> [Information]:
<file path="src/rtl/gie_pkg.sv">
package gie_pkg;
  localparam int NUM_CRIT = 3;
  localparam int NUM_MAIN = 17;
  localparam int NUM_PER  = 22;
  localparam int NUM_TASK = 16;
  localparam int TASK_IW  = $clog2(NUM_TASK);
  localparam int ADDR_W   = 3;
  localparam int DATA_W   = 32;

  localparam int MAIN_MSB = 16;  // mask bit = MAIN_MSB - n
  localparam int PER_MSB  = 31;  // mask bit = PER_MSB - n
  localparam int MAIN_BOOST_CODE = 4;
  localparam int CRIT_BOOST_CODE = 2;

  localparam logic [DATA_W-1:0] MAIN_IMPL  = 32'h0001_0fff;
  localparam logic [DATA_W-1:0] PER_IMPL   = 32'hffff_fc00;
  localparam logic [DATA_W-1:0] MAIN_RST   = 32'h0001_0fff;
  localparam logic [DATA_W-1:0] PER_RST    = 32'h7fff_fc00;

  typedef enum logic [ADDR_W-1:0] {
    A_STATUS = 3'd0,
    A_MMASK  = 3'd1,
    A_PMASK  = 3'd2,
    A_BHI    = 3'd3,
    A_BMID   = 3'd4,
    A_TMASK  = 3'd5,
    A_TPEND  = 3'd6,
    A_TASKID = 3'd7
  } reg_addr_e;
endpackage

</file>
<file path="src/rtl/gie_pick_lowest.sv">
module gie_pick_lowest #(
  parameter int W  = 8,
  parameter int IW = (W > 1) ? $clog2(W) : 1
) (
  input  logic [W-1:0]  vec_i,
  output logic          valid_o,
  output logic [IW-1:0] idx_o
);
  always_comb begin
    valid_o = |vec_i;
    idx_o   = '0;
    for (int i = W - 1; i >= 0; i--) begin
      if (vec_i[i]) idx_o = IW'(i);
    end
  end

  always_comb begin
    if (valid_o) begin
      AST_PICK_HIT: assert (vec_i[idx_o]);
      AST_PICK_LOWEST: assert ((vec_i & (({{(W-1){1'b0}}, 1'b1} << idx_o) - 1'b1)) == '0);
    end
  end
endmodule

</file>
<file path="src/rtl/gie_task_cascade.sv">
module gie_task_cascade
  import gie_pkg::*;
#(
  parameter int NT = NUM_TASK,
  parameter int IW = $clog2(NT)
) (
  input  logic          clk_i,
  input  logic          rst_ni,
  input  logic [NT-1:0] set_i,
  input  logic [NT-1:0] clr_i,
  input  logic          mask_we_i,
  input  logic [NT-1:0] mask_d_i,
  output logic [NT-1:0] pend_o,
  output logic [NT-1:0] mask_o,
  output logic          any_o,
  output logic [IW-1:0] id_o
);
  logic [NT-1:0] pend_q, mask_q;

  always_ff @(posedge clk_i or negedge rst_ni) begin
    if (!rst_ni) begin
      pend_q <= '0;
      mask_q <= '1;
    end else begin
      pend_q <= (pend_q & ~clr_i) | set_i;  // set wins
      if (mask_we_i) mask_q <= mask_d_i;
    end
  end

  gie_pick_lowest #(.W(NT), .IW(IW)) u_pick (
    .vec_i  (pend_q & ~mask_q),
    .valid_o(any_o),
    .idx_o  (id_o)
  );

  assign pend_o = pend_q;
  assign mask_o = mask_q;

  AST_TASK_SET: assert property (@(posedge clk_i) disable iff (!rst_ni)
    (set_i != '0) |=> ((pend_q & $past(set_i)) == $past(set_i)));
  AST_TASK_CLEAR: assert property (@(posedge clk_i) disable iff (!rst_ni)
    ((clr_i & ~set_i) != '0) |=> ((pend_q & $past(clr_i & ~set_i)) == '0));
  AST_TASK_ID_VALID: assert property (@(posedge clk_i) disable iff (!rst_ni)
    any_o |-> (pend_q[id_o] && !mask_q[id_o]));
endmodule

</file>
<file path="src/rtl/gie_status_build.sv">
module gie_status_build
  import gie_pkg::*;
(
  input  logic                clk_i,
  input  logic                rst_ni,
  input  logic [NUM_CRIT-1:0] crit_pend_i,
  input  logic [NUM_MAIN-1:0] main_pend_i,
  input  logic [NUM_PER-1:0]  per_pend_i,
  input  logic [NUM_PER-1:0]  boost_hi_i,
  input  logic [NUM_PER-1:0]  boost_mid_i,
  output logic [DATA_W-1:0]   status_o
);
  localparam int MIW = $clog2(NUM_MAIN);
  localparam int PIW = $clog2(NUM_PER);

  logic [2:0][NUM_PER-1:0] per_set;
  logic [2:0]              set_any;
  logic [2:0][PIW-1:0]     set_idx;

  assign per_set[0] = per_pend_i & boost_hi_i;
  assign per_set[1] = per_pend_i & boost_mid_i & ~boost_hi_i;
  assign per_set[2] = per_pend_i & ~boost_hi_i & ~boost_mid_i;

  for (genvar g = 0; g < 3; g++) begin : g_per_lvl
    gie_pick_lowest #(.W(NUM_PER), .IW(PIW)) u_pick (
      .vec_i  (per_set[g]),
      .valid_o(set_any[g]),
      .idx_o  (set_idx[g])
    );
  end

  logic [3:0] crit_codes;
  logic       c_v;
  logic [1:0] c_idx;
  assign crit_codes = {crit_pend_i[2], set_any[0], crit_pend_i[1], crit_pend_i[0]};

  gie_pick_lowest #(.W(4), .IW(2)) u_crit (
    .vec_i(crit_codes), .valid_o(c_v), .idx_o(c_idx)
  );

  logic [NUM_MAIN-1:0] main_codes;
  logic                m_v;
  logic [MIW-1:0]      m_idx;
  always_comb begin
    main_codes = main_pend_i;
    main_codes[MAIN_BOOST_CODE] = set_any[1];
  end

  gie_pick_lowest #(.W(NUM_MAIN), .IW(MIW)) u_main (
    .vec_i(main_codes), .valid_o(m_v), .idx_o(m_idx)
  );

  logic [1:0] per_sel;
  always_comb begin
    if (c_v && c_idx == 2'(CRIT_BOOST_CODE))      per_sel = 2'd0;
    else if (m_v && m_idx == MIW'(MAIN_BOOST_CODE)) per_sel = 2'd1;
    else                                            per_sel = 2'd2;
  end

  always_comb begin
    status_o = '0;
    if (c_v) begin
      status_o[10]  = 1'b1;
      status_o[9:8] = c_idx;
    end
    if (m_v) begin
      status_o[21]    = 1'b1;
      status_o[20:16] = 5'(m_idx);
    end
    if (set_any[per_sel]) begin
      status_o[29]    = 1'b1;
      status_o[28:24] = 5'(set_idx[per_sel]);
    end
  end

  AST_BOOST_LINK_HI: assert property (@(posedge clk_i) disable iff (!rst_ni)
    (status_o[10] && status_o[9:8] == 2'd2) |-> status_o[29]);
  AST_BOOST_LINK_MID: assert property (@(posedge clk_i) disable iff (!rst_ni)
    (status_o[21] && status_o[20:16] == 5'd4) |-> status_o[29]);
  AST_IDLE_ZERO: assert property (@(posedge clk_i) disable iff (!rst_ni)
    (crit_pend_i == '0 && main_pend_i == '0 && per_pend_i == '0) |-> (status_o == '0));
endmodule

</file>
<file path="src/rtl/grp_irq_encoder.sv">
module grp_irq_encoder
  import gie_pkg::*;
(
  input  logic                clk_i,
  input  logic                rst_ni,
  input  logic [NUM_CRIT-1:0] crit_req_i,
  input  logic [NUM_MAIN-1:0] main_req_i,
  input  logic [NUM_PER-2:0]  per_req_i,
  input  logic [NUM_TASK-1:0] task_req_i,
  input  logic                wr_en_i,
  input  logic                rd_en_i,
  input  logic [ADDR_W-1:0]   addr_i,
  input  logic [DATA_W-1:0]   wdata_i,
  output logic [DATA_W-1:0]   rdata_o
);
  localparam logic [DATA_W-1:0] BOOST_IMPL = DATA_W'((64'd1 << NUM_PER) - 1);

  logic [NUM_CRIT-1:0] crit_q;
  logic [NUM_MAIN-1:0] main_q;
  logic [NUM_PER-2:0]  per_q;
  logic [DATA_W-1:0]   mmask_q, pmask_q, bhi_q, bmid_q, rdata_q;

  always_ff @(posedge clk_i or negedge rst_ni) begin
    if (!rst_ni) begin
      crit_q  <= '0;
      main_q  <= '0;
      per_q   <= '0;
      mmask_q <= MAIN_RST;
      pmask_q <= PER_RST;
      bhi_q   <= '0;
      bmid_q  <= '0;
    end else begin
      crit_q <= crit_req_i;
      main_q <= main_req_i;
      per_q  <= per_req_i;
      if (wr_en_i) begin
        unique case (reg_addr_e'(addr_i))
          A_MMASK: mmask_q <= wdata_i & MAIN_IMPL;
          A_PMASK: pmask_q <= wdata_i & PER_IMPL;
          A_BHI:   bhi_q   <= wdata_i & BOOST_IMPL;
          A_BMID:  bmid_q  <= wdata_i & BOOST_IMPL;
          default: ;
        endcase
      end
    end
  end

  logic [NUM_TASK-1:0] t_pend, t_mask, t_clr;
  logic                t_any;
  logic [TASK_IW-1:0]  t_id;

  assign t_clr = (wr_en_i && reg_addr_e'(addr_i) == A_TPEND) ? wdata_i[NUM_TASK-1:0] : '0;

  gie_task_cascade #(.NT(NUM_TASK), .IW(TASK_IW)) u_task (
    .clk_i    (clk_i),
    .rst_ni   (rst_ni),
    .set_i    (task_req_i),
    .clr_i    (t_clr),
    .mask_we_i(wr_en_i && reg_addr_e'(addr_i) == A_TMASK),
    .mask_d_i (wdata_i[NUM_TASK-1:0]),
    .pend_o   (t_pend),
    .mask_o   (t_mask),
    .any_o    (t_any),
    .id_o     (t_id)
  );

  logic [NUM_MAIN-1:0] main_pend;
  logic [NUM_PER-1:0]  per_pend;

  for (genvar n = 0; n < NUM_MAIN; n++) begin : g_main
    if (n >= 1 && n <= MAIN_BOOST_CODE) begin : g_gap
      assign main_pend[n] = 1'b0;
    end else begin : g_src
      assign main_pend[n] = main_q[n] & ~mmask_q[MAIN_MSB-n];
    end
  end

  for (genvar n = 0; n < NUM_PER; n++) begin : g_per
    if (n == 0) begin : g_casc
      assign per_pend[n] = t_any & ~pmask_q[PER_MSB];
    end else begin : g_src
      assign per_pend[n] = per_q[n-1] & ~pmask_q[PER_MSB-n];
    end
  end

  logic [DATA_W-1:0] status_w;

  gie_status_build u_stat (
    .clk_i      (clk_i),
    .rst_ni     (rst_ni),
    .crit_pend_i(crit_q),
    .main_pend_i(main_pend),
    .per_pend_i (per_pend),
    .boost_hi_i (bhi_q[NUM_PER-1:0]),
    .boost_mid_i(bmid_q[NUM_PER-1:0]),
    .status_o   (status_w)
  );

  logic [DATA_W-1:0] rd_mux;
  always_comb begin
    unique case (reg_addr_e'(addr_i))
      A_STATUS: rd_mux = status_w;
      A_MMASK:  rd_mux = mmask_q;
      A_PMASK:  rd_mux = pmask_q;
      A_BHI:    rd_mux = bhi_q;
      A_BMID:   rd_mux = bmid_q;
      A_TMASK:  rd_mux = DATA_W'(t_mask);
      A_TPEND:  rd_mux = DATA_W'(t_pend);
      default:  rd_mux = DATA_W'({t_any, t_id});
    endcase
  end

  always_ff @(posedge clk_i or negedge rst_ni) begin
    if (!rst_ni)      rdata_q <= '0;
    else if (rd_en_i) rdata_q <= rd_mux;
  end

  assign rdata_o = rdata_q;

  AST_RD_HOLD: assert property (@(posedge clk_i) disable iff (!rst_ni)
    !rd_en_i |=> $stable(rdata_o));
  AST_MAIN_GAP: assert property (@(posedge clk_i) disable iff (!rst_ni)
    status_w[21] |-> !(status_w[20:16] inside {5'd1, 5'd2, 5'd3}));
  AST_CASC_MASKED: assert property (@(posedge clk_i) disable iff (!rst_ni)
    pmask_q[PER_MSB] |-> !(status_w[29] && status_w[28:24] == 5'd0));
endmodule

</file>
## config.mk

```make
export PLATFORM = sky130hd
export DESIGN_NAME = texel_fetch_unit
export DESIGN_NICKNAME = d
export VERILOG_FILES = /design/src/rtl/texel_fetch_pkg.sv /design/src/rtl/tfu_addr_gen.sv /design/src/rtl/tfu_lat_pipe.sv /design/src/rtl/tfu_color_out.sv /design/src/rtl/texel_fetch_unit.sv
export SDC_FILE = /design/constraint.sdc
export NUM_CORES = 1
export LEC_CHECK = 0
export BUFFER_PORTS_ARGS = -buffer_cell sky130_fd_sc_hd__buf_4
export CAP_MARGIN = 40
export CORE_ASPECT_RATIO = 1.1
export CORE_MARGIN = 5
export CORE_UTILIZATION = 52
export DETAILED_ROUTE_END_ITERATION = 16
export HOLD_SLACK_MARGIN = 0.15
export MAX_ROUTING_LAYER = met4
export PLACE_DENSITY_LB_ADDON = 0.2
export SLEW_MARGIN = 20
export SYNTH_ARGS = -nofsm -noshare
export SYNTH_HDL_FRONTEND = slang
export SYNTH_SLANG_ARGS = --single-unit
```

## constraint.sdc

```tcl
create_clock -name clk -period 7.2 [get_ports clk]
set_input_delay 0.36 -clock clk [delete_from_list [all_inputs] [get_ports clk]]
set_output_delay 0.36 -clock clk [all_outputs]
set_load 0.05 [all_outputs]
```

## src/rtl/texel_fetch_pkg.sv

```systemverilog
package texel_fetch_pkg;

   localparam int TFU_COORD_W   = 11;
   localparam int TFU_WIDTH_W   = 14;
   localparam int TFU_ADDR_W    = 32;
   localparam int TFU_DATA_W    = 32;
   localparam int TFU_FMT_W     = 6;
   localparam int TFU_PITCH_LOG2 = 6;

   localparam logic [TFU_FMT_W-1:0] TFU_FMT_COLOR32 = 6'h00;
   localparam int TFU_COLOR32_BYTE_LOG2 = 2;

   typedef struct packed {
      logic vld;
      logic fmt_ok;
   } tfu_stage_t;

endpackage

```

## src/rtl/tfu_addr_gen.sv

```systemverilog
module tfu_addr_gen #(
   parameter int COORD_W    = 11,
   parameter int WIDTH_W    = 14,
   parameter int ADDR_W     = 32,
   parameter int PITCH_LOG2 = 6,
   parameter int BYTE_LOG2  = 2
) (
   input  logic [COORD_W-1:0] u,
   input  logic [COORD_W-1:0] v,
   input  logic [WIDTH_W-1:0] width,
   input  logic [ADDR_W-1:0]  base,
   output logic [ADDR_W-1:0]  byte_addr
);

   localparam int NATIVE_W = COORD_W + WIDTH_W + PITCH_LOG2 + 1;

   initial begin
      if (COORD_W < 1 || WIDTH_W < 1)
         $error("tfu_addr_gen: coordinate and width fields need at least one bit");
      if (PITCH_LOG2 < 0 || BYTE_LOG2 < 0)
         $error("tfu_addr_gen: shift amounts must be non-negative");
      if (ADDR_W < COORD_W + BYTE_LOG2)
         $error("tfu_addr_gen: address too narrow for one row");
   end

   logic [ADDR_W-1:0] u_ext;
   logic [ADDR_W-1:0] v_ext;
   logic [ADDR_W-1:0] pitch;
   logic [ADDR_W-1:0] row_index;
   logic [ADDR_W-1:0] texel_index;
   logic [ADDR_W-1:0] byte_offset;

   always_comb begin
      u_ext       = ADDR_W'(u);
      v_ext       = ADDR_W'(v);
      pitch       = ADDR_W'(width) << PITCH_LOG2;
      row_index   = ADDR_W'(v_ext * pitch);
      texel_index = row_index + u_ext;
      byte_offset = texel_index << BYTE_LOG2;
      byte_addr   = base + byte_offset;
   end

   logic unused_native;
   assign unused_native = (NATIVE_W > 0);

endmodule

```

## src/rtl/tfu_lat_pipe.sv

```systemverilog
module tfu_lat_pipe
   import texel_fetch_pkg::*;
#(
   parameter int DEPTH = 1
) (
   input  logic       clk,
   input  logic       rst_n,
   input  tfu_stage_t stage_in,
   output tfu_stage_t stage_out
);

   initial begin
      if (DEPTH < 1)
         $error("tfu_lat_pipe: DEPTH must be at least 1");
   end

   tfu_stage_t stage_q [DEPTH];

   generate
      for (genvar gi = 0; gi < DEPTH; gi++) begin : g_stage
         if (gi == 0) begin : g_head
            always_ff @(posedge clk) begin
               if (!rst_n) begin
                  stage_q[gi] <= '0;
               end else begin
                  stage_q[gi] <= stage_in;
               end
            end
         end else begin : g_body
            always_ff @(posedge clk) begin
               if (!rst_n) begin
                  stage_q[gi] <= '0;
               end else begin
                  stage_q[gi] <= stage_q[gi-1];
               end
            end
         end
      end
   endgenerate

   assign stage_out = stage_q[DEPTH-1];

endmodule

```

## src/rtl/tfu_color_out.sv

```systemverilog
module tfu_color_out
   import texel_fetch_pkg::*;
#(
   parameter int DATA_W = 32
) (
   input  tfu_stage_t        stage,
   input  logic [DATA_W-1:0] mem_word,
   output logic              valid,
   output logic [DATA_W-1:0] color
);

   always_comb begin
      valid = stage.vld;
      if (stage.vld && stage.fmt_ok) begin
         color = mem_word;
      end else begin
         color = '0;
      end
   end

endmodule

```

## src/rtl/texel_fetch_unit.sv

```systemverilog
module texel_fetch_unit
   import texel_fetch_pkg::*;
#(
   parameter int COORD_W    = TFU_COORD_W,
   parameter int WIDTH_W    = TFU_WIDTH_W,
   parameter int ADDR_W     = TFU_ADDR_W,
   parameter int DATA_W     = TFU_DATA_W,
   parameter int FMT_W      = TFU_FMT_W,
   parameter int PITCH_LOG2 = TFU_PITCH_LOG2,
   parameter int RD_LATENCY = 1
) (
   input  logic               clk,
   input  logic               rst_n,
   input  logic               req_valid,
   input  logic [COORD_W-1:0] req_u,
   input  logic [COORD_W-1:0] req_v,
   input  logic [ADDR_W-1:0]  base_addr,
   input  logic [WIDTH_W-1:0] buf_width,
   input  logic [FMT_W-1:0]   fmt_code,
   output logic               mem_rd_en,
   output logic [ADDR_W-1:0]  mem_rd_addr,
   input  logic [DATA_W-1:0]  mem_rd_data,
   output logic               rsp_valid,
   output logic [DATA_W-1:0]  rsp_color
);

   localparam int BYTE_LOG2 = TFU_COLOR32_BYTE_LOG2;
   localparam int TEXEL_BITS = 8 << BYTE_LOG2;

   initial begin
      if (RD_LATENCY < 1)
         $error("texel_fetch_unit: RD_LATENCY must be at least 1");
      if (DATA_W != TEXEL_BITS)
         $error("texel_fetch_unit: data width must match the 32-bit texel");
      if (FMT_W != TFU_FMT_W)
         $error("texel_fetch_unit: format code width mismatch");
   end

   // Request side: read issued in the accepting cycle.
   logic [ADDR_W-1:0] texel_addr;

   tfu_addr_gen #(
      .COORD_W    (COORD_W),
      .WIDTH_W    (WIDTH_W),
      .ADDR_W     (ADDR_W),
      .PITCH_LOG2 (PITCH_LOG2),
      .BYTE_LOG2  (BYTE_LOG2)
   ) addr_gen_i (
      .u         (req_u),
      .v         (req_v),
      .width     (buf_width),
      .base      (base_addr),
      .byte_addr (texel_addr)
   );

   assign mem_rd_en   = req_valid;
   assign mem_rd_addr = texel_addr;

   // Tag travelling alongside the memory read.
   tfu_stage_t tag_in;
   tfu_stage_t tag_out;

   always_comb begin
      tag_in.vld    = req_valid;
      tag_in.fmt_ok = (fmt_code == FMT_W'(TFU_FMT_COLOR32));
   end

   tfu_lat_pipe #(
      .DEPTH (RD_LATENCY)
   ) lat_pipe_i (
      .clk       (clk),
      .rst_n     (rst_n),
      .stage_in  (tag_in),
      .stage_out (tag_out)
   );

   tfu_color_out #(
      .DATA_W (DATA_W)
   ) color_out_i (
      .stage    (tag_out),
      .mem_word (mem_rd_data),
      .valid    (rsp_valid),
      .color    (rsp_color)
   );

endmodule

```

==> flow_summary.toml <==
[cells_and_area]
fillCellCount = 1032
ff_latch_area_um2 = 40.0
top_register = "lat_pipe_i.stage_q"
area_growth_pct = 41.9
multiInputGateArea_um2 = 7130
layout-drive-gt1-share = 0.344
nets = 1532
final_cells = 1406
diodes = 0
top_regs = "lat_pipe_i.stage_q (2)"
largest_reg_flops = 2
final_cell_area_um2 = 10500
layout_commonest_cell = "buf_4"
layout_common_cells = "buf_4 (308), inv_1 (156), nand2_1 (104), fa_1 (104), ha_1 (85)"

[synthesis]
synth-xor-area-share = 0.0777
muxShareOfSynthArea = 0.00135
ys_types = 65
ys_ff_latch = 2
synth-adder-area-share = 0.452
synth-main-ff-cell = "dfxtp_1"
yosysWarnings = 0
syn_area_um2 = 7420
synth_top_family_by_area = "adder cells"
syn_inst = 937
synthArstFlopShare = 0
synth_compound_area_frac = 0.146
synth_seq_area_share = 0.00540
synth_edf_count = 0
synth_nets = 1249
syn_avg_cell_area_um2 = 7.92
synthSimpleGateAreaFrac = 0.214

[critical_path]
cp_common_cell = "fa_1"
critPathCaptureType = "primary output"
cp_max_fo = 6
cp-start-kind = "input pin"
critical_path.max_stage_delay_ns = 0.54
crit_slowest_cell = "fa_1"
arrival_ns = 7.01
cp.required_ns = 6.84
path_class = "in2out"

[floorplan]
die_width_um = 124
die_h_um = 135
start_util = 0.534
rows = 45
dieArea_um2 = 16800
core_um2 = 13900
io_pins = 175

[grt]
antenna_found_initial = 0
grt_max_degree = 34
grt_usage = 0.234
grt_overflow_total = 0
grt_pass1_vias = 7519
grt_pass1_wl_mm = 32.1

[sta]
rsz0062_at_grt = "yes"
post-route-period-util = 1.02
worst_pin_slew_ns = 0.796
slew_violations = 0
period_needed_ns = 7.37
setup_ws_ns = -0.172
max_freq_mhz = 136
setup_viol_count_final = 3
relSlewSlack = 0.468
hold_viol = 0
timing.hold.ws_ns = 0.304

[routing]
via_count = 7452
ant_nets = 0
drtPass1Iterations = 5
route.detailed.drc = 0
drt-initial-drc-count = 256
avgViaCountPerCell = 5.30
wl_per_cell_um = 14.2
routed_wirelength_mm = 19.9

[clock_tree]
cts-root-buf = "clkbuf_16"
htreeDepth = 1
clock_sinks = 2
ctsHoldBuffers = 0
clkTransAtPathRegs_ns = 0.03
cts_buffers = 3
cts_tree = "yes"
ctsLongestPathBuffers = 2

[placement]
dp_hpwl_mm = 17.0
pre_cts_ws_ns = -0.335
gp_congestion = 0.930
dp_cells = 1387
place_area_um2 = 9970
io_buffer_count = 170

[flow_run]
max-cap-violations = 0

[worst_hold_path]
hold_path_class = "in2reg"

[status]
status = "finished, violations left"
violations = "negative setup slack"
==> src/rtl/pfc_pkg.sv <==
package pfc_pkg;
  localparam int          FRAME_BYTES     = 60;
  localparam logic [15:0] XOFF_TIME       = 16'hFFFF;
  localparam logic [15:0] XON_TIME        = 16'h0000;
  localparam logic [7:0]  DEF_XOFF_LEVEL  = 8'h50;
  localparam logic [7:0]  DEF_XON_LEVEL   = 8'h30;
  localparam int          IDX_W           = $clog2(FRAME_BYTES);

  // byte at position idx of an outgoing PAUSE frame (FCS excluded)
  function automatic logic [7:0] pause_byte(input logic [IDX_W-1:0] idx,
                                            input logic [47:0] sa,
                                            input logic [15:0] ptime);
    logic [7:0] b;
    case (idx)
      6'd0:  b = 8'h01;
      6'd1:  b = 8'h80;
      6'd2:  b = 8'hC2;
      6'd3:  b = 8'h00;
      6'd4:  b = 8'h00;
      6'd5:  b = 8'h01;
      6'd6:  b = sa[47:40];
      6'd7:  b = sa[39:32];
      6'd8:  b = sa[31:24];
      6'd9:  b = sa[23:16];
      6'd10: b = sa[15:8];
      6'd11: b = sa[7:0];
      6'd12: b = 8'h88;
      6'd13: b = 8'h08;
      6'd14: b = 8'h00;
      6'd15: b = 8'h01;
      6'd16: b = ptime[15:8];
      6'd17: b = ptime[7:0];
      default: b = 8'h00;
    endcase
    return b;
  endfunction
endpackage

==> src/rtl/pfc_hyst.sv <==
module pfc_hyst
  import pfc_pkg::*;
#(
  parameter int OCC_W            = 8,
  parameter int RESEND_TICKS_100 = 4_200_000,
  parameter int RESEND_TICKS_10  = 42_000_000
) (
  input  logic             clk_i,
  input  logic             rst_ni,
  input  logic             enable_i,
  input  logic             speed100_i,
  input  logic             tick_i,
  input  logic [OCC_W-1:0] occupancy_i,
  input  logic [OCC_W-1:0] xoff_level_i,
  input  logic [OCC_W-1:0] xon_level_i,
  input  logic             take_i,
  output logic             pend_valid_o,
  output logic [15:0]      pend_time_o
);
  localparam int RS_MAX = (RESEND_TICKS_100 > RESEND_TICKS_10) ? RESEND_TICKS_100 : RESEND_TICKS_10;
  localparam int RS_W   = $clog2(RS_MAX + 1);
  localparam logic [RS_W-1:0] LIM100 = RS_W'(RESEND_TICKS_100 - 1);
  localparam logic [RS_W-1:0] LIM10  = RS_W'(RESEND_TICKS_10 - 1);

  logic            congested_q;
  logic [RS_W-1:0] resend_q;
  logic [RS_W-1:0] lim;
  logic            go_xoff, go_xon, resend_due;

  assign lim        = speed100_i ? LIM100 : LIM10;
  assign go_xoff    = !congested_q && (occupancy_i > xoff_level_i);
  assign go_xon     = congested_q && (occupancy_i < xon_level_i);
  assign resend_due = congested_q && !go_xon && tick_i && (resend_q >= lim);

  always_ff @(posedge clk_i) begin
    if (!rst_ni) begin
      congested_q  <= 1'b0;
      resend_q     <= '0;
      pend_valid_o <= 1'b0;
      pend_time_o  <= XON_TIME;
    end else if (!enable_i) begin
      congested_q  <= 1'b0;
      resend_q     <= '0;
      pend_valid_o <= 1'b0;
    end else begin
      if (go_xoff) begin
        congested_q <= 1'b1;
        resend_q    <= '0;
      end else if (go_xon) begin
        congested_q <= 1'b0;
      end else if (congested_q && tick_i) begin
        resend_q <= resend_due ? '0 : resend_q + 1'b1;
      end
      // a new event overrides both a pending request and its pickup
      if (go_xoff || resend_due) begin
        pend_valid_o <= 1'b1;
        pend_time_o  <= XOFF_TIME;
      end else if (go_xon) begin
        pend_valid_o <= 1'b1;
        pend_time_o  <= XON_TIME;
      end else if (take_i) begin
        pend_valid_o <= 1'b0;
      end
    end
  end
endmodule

> [What you need to do]: Copy only the entries from the first line to the line with "for (int i = W - 1; i >= 0; i--) begin", each exactly as it appears.

> [Exercise answer]:
<file path="src/rtl/gie_pkg.sv">
package gie_pkg;
  localparam int NUM_CRIT = 3;
  localparam int NUM_MAIN = 17;
  localparam int NUM_PER  = 22;
  localparam int NUM_TASK = 16;
  localparam int TASK_IW  = $clog2(NUM_TASK);
  localparam int ADDR_W   = 3;
  localparam int DATA_W   = 32;

  localparam int MAIN_MSB = 16;  // mask bit = MAIN_MSB - n
  localparam int PER_MSB  = 31;  // mask bit = PER_MSB - n
  localparam int MAIN_BOOST_CODE = 4;
  localparam int CRIT_BOOST_CODE = 2;

  localparam logic [DATA_W-1:0] MAIN_IMPL  = 32'h0001_0fff;
  localparam logic [DATA_W-1:0] PER_IMPL   = 32'hffff_fc00;
  localparam logic [DATA_W-1:0] MAIN_RST   = 32'h0001_0fff;
  localparam logic [DATA_W-1:0] PER_RST    = 32'h7fff_fc00;

  typedef enum logic [ADDR_W-1:0] {
    A_STATUS = 3'd0,
    A_MMASK  = 3'd1,
    A_PMASK  = 3'd2,
    A_BHI    = 3'd3,
    A_BMID   = 3'd4,
    A_TMASK  = 3'd5,
    A_TPEND  = 3'd6,
    A_TASKID = 3'd7
  } reg_addr_e;
endpackage

</file>
<file path="src/rtl/gie_pick_lowest.sv">
module gie_pick_lowest #(
  parameter int W  = 8,
  parameter int IW = (W > 1) ? $clog2(W) : 1
) (
  input  logic [W-1:0]  vec_i,
  output logic          valid_o,
  output logic [IW-1:0] idx_o
);
  always_comb begin
    valid_o = |vec_i;
    idx_o   = '0;
    for (int i = W - 1; i >= 0; i--) begin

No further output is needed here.